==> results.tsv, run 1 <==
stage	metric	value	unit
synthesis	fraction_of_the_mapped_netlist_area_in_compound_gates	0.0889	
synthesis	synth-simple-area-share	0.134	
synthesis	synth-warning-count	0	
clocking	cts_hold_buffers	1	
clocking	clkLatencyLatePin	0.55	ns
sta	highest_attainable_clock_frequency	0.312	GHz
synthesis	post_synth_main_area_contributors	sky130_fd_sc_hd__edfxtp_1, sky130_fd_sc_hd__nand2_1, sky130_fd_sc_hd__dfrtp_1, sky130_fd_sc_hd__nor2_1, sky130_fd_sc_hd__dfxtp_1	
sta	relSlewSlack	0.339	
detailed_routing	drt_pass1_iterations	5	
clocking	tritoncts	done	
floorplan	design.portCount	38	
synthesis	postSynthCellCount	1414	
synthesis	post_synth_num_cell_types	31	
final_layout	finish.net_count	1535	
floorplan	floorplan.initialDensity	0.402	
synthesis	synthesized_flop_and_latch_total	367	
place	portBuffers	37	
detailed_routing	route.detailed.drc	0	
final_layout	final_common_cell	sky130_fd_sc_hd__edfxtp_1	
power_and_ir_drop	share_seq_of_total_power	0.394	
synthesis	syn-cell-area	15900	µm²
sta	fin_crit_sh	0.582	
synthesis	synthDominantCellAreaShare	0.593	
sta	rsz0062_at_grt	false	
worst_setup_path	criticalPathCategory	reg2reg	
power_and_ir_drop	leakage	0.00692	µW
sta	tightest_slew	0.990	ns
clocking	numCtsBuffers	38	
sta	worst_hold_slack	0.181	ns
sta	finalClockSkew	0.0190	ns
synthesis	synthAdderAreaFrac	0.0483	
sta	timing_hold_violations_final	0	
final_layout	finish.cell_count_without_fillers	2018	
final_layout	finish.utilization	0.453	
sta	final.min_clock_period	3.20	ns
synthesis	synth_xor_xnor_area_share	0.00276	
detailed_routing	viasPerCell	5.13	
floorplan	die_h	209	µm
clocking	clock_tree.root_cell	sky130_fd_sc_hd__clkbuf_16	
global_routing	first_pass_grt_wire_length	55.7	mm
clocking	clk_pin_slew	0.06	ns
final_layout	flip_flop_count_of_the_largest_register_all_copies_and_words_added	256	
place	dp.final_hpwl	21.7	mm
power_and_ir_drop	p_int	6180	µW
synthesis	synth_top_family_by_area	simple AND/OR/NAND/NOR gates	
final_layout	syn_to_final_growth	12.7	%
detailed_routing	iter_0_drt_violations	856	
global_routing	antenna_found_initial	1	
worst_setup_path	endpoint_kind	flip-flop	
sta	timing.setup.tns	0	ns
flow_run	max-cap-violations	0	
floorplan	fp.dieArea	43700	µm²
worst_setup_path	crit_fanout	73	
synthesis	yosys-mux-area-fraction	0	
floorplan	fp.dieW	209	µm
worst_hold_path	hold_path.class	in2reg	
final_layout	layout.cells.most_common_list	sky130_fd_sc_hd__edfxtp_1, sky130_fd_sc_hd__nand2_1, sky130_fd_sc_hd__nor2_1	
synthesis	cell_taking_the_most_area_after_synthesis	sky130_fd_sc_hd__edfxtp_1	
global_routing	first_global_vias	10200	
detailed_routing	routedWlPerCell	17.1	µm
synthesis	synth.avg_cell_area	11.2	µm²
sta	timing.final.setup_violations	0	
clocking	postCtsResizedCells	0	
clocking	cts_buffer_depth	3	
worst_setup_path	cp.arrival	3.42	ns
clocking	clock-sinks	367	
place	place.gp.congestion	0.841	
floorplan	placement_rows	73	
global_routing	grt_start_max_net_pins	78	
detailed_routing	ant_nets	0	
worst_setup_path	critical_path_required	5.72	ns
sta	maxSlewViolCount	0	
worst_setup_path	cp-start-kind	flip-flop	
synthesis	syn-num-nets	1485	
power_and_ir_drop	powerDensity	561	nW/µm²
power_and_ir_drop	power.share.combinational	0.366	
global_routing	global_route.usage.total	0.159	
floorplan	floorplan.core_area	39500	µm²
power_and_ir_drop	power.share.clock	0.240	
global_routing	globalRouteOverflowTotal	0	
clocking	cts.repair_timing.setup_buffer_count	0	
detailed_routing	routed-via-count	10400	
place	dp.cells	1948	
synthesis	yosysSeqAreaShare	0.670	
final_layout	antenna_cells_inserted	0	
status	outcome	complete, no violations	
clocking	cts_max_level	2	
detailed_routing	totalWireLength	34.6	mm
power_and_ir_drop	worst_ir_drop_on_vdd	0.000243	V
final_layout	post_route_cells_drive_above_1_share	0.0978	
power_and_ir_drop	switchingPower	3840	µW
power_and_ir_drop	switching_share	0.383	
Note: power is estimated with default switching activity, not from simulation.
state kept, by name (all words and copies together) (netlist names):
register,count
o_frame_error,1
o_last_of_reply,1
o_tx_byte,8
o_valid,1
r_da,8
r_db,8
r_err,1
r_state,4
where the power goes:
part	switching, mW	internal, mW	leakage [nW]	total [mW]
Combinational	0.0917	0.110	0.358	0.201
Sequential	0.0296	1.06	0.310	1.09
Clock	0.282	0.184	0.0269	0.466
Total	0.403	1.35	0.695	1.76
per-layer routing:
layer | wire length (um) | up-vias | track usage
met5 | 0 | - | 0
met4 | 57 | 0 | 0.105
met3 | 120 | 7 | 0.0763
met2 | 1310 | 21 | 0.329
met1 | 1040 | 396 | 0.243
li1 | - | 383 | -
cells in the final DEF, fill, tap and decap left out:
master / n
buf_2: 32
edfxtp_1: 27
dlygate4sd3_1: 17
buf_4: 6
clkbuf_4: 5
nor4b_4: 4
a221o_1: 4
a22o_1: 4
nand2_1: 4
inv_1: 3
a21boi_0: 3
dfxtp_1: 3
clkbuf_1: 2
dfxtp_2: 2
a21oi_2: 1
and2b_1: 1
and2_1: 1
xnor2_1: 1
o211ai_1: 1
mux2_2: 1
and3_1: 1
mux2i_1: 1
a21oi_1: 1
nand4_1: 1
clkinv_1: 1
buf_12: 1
<file path="src/sv/fsfc_pkg.sv">
// Shared types, constants and register codes of the framed state-feedback controller.
`default_nettype none

package fsfc_pkg;

    localparam int FRAME_LEN   = 16;
    localparam int STORE_DEPTH = 10;
    localparam int POS_W       = 4;
    localparam int BYTE_W      = 8;
    localparam int WORD_W      = 16;
    localparam int NUM_MEAS    = 4;
    localparam int NUM_GAINS   = 8;
    localparam int GAIN_W      = 24;
    localparam int PROD_W      = GAIN_W + WORD_W;
    localparam int ACC_W       = PROD_W + 2;
    localparam int Q_FRAC      = 16;

    localparam int ADDR_W      = 5;
    localparam int REG_IDX_W   = 3;
    localparam int DATA_W      = 32;

    localparam logic [WORD_W-1:0] FRAME_ID   = WORD_W'(109);
    localparam logic [BYTE_W-1:0] REPLY_FLAG = BYTE_W'(99);

    localparam logic signed [ACC_W-1:0] OFFSET_A_Q = ACC_W'(127) << Q_FRAC;
    localparam logic signed [ACC_W-1:0] OFFSET_B_Q = ACC_W'(125) << Q_FRAC;

    // Register indexes
    localparam int unsigned G_A_POS1    = 0;
    localparam int unsigned G_A_POS2    = 1;
    localparam int unsigned G_A_STRAIN1 = 2;
    localparam int unsigned G_A_STRAIN2 = 3;
    localparam int unsigned G_B_POS1    = 4;
    localparam int unsigned G_B_POS2    = 5;
    localparam int unsigned G_B_STRAIN1 = 6;
    localparam int unsigned G_B_STRAIN2 = 7;

    typedef logic [NUM_GAINS-1:0][GAIN_W-1:0] t_gain_arr;

    typedef struct packed {
        logic                             valid;
        logic                             id_ok;
        logic [NUM_MEAS-1:0][WORD_W-1:0]  meas;
    } t_frame;

    typedef struct packed {
        logic              valid;
        logic              id_ok;
        logic [BYTE_W-1:0] drive_a;
        logic [BYTE_W-1:0] drive_b;
    } t_drive_res;

    function automatic logic [GAIN_W-1:0] gain_reset(input int unsigned idx);
        logic [GAIN_W-1:0] v;
        case (idx)
            G_A_POS1:    v = GAIN_W'(-101680);
            G_A_STRAIN1: v = GAIN_W'(508);
            G_B_POS2:    v = GAIN_W'(-152520);
            G_B_STRAIN2: v = GAIN_W'(254);
            default:     v = '0;
        endcase
        return v;
    endfunction

endpackage

`default_nettype wire

</file>
<file path="src/sv/fsfc_framer.sv">
// Byte collector: frame position, byte store and measurement snapshot on frame end.
`default_nettype none

module fsfc_framer (
    input  wire logic                         i_clk,
    input  wire logic                         i_rst_n,
    input  wire logic                         i_accept,
    input  wire logic [fsfc_pkg::BYTE_W-1:0]  i_rx_byte,
    output fsfc_pkg::t_frame                  o_frame,
    output logic                              o_frame_end
);
    import fsfc_pkg::*;

    localparam logic [POS_W-1:0] LAST_POS = POS_W'(FRAME_LEN - 1);

    logic [POS_W-1:0]                     r_pos, n_pos;
    logic [STORE_DEPTH-1:0][BYTE_W-1:0]   r_store, n_store;
    logic                                 r_valid, n_valid;
    logic                                 r_id_ok, n_id_ok;
    logic [NUM_MEAS-1:0][WORD_W-1:0]      r_meas, n_meas;

    assign o_frame_end = (r_pos == LAST_POS);

    always_comb begin
        n_store = r_store;
        n_pos   = r_pos;
        // The current byte is visible to the snapshot taken at this edge
        if (i_accept && (r_pos < POS_W'(STORE_DEPTH))) begin
            n_store[r_pos] = i_rx_byte;
        end
        if (i_accept) begin
            n_pos = o_frame_end ? '0 : r_pos + 1'b1;
        end
        n_valid = i_accept && o_frame_end;
        n_id_ok = ({n_store[1], n_store[0]} == FRAME_ID);
        for (int k = 0; k < NUM_MEAS; k++) begin
            n_meas[k] = {n_store[2*k+3], n_store[2*k+2]};
        end
    end

    always_ff @(posedge i_clk) begin
        if (!i_rst_n) begin
            r_pos   <= '0;
            r_valid <= 1'b0;
        end else begin
            r_pos   <= n_pos;
            r_valid <= n_valid;
        end
    end

    always_ff @(posedge i_clk) begin
        r_store <= n_store;
        r_id_ok <= n_id_ok;
        r_meas  <= n_meas;
    end

    assign o_frame = '{valid: r_valid, id_ok: r_id_ok, meas: r_meas};

endmodule

`default_nettype wire

</file>
interface lkv_rsp_if import lkv_pkg::*; ();
    logic                    valid;
    logic                    ready;
    logic                    hit;
    logic [VALUE_PORT_W-1:0] read_value;
    logic                    evicted;

    modport source (output valid, hit, read_value, evicted, input ready);
    modport sink   (input valid, hit, read_value, evicted, output ready);
endinterface
`src/rtl/assert_macros.svh`:
```
// Assertion helpers used by the level meter RTL.
`ifndef ASSERT_MACROS_SVH
`define ASSERT_MACROS_SVH

// Clocked check, masked while reset is asserted.
`define ASSERT_CLKRST(lbl, clk, rst_n, prop, msg) \
    lbl: assert property (@(posedge clk) disable iff (!rst_n) prop) else $error(msg);

// Clocked check that also holds during reset.
`define ASSERT_CLK(lbl, clk, prop, msg) \
    lbl: assert property (@(posedge clk) prop) else $error(msg);

`endif

```
`src/rtl/mavg_pkg.sv`:
```
// ----------------------------------------------------------------------------
// mavg_pkg
// Shared types and constants of the moving-average LED level meter.
// ----------------------------------------------------------------------------
package mavg_pkg;

    localparam int SAMPLE_W = 10;   // ADC word
    localparam int CFG_W    = 10;   // widest config register
    localparam int CFG_IDX_W = 2;
    localparam int BAR_W    = 4;
    localparam int MASK_W   = 8;
    localparam int DIV_W    = 10;   // divider denominator / remainder / quotient
    localparam int STEP_W   = 4;    // holds up to DIV_W steps

    typedef enum logic [CFG_IDX_W-1:0] {
        REG_BASELINE = 2'd0,
        REG_NOISE    = 2'd1,
        REG_SENS     = 2'd2
    } cfg_idx_t;

    typedef enum logic [2:0] {
        ST_IDLE,
        ST_AVG_LOAD,
        ST_AVG_RUN,
        ST_MAG,
        ST_LVL_LOAD,
        ST_LVL_RUN,
        ST_DONE
    } state_t;

    typedef struct packed {
        logic              start;
        logic [STEP_W-1:0] steps;
        logic [DIV_W-1:0]  rem0;   // numerator bits above the quotient, < den
        logic [DIV_W-1:0]  bits;   // remaining numerator bits, MSB aligned
        logic [DIV_W-1:0]  den;
    } div_req_t;

    typedef struct packed {
        logic             busy;
        logic             done;
        logic [DIV_W-1:0] quo;
    } div_rsp_t;

endpackage

```
`src/rtl/moving_average_led_level_meter.sv`:
```
// One word at a time: a new input word is accepted only in idle, after the
//   previous result has been loaded into the output register. The bit-serial
//   divider is shared by the average (10 steps) and the bar scaling
//   (clog2(LED_TOTAL+1) steps), which is skipped when the bar saturates.
// Reset (rst_n, async low) clears the sample line, total and fill count;
//   the config registers return to their reset values.
// ----------------------------------------------------------------------------
// moving_average_led_level_meter
// Moving average over a line of sample cells, baseline magnitude, noise gate
// and saturating LED bar scaling with a thermometer mask.
// ----------------------------------------------------------------------------
`include "assert_macros.svh"

module moving_average_led_level_meter
    import mavg_pkg::*;
#(
    parameter int WINDOW_LEN = 24,
    parameter int LED_TOTAL  = 8
)
(
    input  logic                 clk,
    input  logic                 rst_n,
    // configuration write port
    input  logic                 cfg_we,
    input  logic [CFG_IDX_W-1:0] cfg_index,
    input  logic [CFG_W-1:0]     cfg_data,
    // input stream
    input  logic                 s_tvalid,
    output logic                 s_tready,
    input  logic [15:0]          s_tdata,   // [9:0] sample
    // output stream
    output logic                 m_tvalid,
    input  logic                 m_tready,
    output logic [23:0]          m_tdata    // [3:0] bar_level, [11:4] led_mask,
                                            // [21:12] window_average
);

    // running total width: WINDOW_LEN full-scale samples
    localparam int TOT_W  = $clog2(WINDOW_LEN * 1023 + 1);
    // total as divider remainder and numerator bits
    localparam int TOTX_W = SAMPLE_W + DIV_W;
    localparam int CNT_W  = $clog2(WINDOW_LEN + 1);
    // quotient bits of the bar scaling (quotient < LED_TOTAL when unsaturated)
    localparam int LQ     = $clog2(LED_TOTAL + 1);
    localparam int NL_W   = SAMPLE_W + LQ;

    // ---------------- configuration ----------------
    logic [CFG_W-1:0] baseline_reg, baseline_next;
    logic [CFG_W-1:0] noise_reg,    noise_next;
    logic [CFG_W-1:0] sens_reg,     sens_next;

    always_comb
    begin
        baseline_next = baseline_reg;
        noise_next    = noise_reg;
        sens_next     = sens_reg;
        if (cfg_we)
        begin
            case (cfg_index)
                REG_BASELINE: baseline_next = cfg_data;
                REG_NOISE:    noise_next    = cfg_data;
                REG_SENS:     sens_next     = cfg_data;
                default:      ;   // unknown index: dropped
            endcase
        end
    end

    // ---------------- control ----------------
    state_t state_reg, state_next;
    logic   accept;
    logic   sat;
    logic   out_load;
    logic   avg_load;
    logic   mag_load;
    logic   lvl_load;
    logic   lvl_sat_load;

    div_req_t div_req;
    div_rsp_t div_rsp;

    // ---------------- sample line ----------------
    logic [SAMPLE_W-1:0] sample_in;
    logic [SAMPLE_W-1:0] line [WINDOW_LEN+1];

    assign sample_in = s_tdata[SAMPLE_W-1:0];
    assign line[0]   = sample_in;

    // line[WINDOW_LEN] is the word that leaves the window on this accept
    for (genvar g = 0; g < WINDOW_LEN; g++)
    begin : g_cell
        mavg_cell u_cell
        (
            .clk   (clk),
            .rst_n (rst_n),
            .shift (accept),
            .din   (line[g]),
            .dout  (line[g+1])
        );
    end

    logic [TOT_W-1:0] total_reg, total_next;
    logic [CNT_W-1:0] fill_reg,  fill_next;

    always_comb
    begin
        total_next = total_reg;
        fill_next  = fill_reg;
        if (accept)
        begin
            total_next = TOT_W'(total_reg - TOT_W'(line[WINDOW_LEN]) + TOT_W'(sample_in));
            if (fill_reg < CNT_W'(WINDOW_LEN))
            begin
                fill_next = fill_reg + 1'b1;
            end
        end
    end

    // ---------------- datapath ----------------
    logic [SAMPLE_W-1:0] avg_reg;
    logic [SAMPLE_W-1:0] mag_reg;
    logic [LQ-1:0]       level_reg;
    logic [SAMPLE_W-1:0] mag_raw;
    logic [SAMPLE_W-1:0] mag_gated;
    logic [CFG_W-1:0]    div_eff;
    logic [TOTX_W-1:0]   tot_x;
    logic [NL_W-1:0]     lvl_num;

    always_comb
    begin
        mag_raw   = (avg_reg >= baseline_reg) ? avg_reg - baseline_reg
                                              : baseline_reg - avg_reg;
        mag_gated = (mag_raw < noise_reg) ? '0 : mag_raw;
        div_eff   = (sens_reg == '0) ? CFG_W'(1) : sens_reg;
        sat       = (mag_reg >= div_eff);
        tot_x     = TOTX_W'(total_reg);
        lvl_num   = NL_W'(mag_reg) * NL_W'(LED_TOTAL);
    end

    // next state
    always_comb
    begin
        state_next = state_reg;
        case (state_reg)
            ST_IDLE:     if (s_tvalid) state_next = ST_AVG_LOAD;
            ST_AVG_LOAD: state_next = ST_AVG_RUN;
            ST_AVG_RUN:  if (div_rsp.done) state_next = ST_MAG;
            ST_MAG:      state_next = ST_LVL_LOAD;
            ST_LVL_LOAD: state_next = sat ? ST_DONE : ST_LVL_RUN;
            ST_LVL_RUN:  if (div_rsp.done) state_next = ST_DONE;
            ST_DONE:     if (!m_tvalid || m_tready) state_next = ST_IDLE;
            default:     state_next = ST_IDLE;
        endcase
    end

    // state outputs
    always_comb
    begin
        s_tready     = 1'b0;
        avg_load     = 1'b0;
        mag_load     = 1'b0;
        lvl_load     = 1'b0;
        lvl_sat_load = 1'b0;
        out_load     = 1'b0;
        div_req      = '0;
        case (state_reg)
            ST_IDLE:
            begin
                s_tready = 1'b1;
            end
            ST_AVG_LOAD:
            begin
                // total / fill; total >> 10 < fill since every word is < 1024
                div_req.start = 1'b1;
                div_req.steps = STEP_W'(SAMPLE_W);
                div_req.rem0  = tot_x[SAMPLE_W +: DIV_W];
                div_req.bits  = DIV_W'(tot_x[SAMPLE_W-1:0]);
                div_req.den   = DIV_W'(fill_reg);
            end
            ST_AVG_RUN:
            begin
                avg_load = div_rsp.done;
            end
            ST_MAG:
            begin
                mag_load = 1'b1;
            end
            ST_LVL_LOAD:
            begin
                // mag * LED_TOTAL / div; only run when the quotient stays below LED_TOTAL
                lvl_sat_load  = sat;
                div_req.start = !sat;
                div_req.steps = STEP_W'(LQ);
                div_req.rem0  = lvl_num[NL_W-1:LQ];
                div_req.bits  = {lvl_num[LQ-1:0], (DIV_W-LQ)'(0)};
                div_req.den   = div_eff;
            end
            ST_LVL_RUN:
            begin
                lvl_load = div_rsp.done;
            end
            ST_DONE:
            begin
                out_load = !m_tvalid || m_tready;
            end
            default: ;
        endcase
    end

    assign accept = s_tvalid && s_tready;

    mavg_div u_div
    (
        .clk   (clk),
        .rst_n (rst_n),
        .req   (div_req),
        .rsp   (div_rsp)
    );

    // ---------------- output register ----------------
    logic                m_tvalid_reg, m_tvalid_next;
    logic [BAR_W-1:0]    bar_reg;
    logic [MASK_W-1:0]   mask_reg;
    logic [SAMPLE_W-1:0] wavg_reg;
    logic [MASK_W-1:0]   mask_comb;

    always_comb
    begin
        for (int i = 0; i < MASK_W; i++)
        begin
            mask_comb[i] = (int'(level_reg) > i);
        end
        m_tvalid_next = m_tvalid_reg;
        if (out_load)
        begin
            m_tvalid_next = 1'b1;
        end
        else if (m_tready)
        begin
            m_tvalid_next = 1'b0;
        end
    end

    always_ff @(posedge clk or negedge rst_n)
    begin
        if (!rst_n)
        begin
            state_reg    <= ST_IDLE;
            baseline_reg <= CFG_W'(0);
            noise_reg    <= CFG_W'(1);
            sens_reg     <= CFG_W'(3);
            total_reg    <= '0;
            fill_reg     <= '0;
            m_tvalid_reg <= 1'b0;
        end
        else
        begin
            state_reg    <= state_next;
            baseline_reg <= baseline_next;
            noise_reg    <= noise_next;
            sens_reg     <= sens_next;
            total_reg    <= total_next;
            fill_reg     <= fill_next;
            m_tvalid_reg <= m_tvalid_next;
        end
    end

    always_ff @(posedge clk)
    begin
        if (avg_load)
        begin
            avg_reg <= div_rsp.quo;
        end
        if (mag_load)
        begin
            mag_reg <= mag_gated;
        end
        if (lvl_sat_load)
        begin
            level_reg <= LQ'(LED_TOTAL);
        end
        else if (lvl_load)
        begin
            level_reg <= div_rsp.quo[LQ-1:0];
        end
        if (out_load)
        begin
            bar_reg  <= BAR_W'(level_reg);
            mask_reg <= mask_comb;
            wavg_reg <= avg_reg;
        end
    end

    assign m_tvalid = m_tvalid_reg;
    assign m_tdata  = {2'b00, wavg_reg, mask_reg, bar_reg};

    // ---------------- checks ----------------
    logic lvl_done;
    logic lvl_over;

    assign lvl_done = (state_reg == ST_LVL_RUN) && div_rsp.done;
    assign lvl_over = (div_rsp.quo >= DIV_W'(LED_TOTAL));

    `ASSERT_CLKRST(a_idle_div_quiet, clk, rst_n, s_tready |-> !div_rsp.busy, "div busy in idle")
    `ASSERT_CLK(a_fill_bound, clk, fill_reg <= CNT_W'(WINDOW_LEN), "fill count past window")
    `ASSERT_CLKRST(a_accept_starts, clk, rst_n, accept |=> state_reg == ST_AVG_LOAD, "no avg start")
    `ASSERT_CLKRST(a_lvl_unsat, clk, rst_n, lvl_done |-> !lvl_over, "unsaturated bar at LED count")

endmodule

```
`src/rtl/mavg_cell.sv`:
```
// ----------------------------------------------------------------------------
// mavg_cell
// One stage of the sample line: holds a sample, passes it on at each shift.
// ----------------------------------------------------------------------------
module mavg_cell
    import mavg_pkg::*;
(
    input  logic                clk,
    input  logic                rst_n,
    input  logic                shift,
    input  logic [SAMPLE_W-1:0] din,
    output logic [SAMPLE_W-1:0] dout
);

    logic [SAMPLE_W-1:0] data_reg;
    logic [SAMPLE_W-1:0] data_next;

    always_comb
    begin
        data_next = shift ? din : data_reg;
    end

    always_ff @(posedge clk or negedge rst_n)
    begin
        if (!rst_n)
        begin
            data_reg <= '0;
        end
        else
        begin
            data_reg <= data_next;
        end
    end

    assign dout = data_reg;

endmodule

```
`src/rtl/mavg_div.sv`:
```
// ----------------------------------------------------------------------------
// mavg_div
// Bit-serial restoring divider, one quotient bit per cycle.
// ----------------------------------------------------------------------------
module mavg_div
    import mavg_pkg::*;
(
    input  logic     clk,
    input  logic     rst_n,
    input  div_req_t req,
    output div_rsp_t rsp
);

    logic              busy_reg,  busy_next;
    logic              done_reg,  done_next;
    logic [STEP_W-1:0] cnt_reg,   cnt_next;
    logic [DIV_W-1:0]  rem_reg,   rem_next;
    logic [DIV_W-1:0]  bits_reg,  bits_next;
    logic [DIV_W-1:0]  quo_reg,   quo_next;
    logic [DIV_W-1:0]  den_reg,   den_next;
    logic [DIV_W:0]    trial;
    logic              ge;

    always_comb
    begin
        trial     = {rem_reg, bits_reg[DIV_W-1]};
        ge        = (trial >= {1'b0, den_reg});
        busy_next = busy_reg;
        done_next = 1'b0;
        cnt_next  = cnt_reg;
        rem_next  = rem_reg;
        bits_next = bits_reg;
        quo_next  = quo_reg;
        den_next  = den_reg;
        if (req.start)
        begin
            rem_next  = req.rem0;
            bits_next = req.bits;
            den_next  = req.den;
            quo_next  = '0;
            cnt_next  = req.steps;
            busy_next = (req.steps != '0);
            done_next = (req.steps == '0);
        end
        else if (busy_reg)
        begin
            rem_next  = ge ? DIV_W'(trial - {1'b0, den_reg}) : trial[DIV_W-1:0];
            bits_next = {bits_reg[DIV_W-2:0], 1'b0};
            quo_next  = {quo_reg[DIV_W-2:0], ge};
            cnt_next  = cnt_reg - 1'b1;
            if (cnt_reg == STEP_W'(1))
            begin
                busy_next = 1'b0;
                done_next = 1'b1;
            end
        end
    end

    always_ff @(posedge clk or negedge rst_n)
    begin
        if (!rst_n)
        begin
            busy_reg <= 1'b0;
            done_reg <= 1'b0;
            cnt_reg  <= '0;
        end
        else
        begin
            busy_reg <= busy_next;
            done_reg <= done_next;
            cnt_reg  <= cnt_next;
        end
    end

    always_ff @(posedge clk)
    begin
        rem_reg  <= rem_next;
        bits_reg <= bits_next;
        quo_reg  <= quo_next;
        den_reg  <= den_next;
    end

    assign rsp.busy = busy_reg;
    assign rsp.done = done_reg;
    assign rsp.quo  = quo_reg;

endmodule

```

◆ Activity ◆
In the listing above, find the line containing "clkbuf_4: 5" and the line containing "clkinv_1: 1", then retype both and every line between them exactly, with nothing else.

◆ Result ◆
clkbuf_4: 5
nor4b_4: 4
a221o_1: 4
a22o_1: 4
nand2_1: 4
inv_1: 3
a21boi_0: 3
dfxtp_1: 3
clkbuf_1: 2
dfxtp_2: 2
a21oi_2: 1
and2b_1: 1
and2_1: 1
xnor2_1: 1
o211ai_1: 1
mux2_2: 1
and3_1: 1
mux2i_1: 1
a21oi_1: 1
nand4_1: 1
clkinv_1: 1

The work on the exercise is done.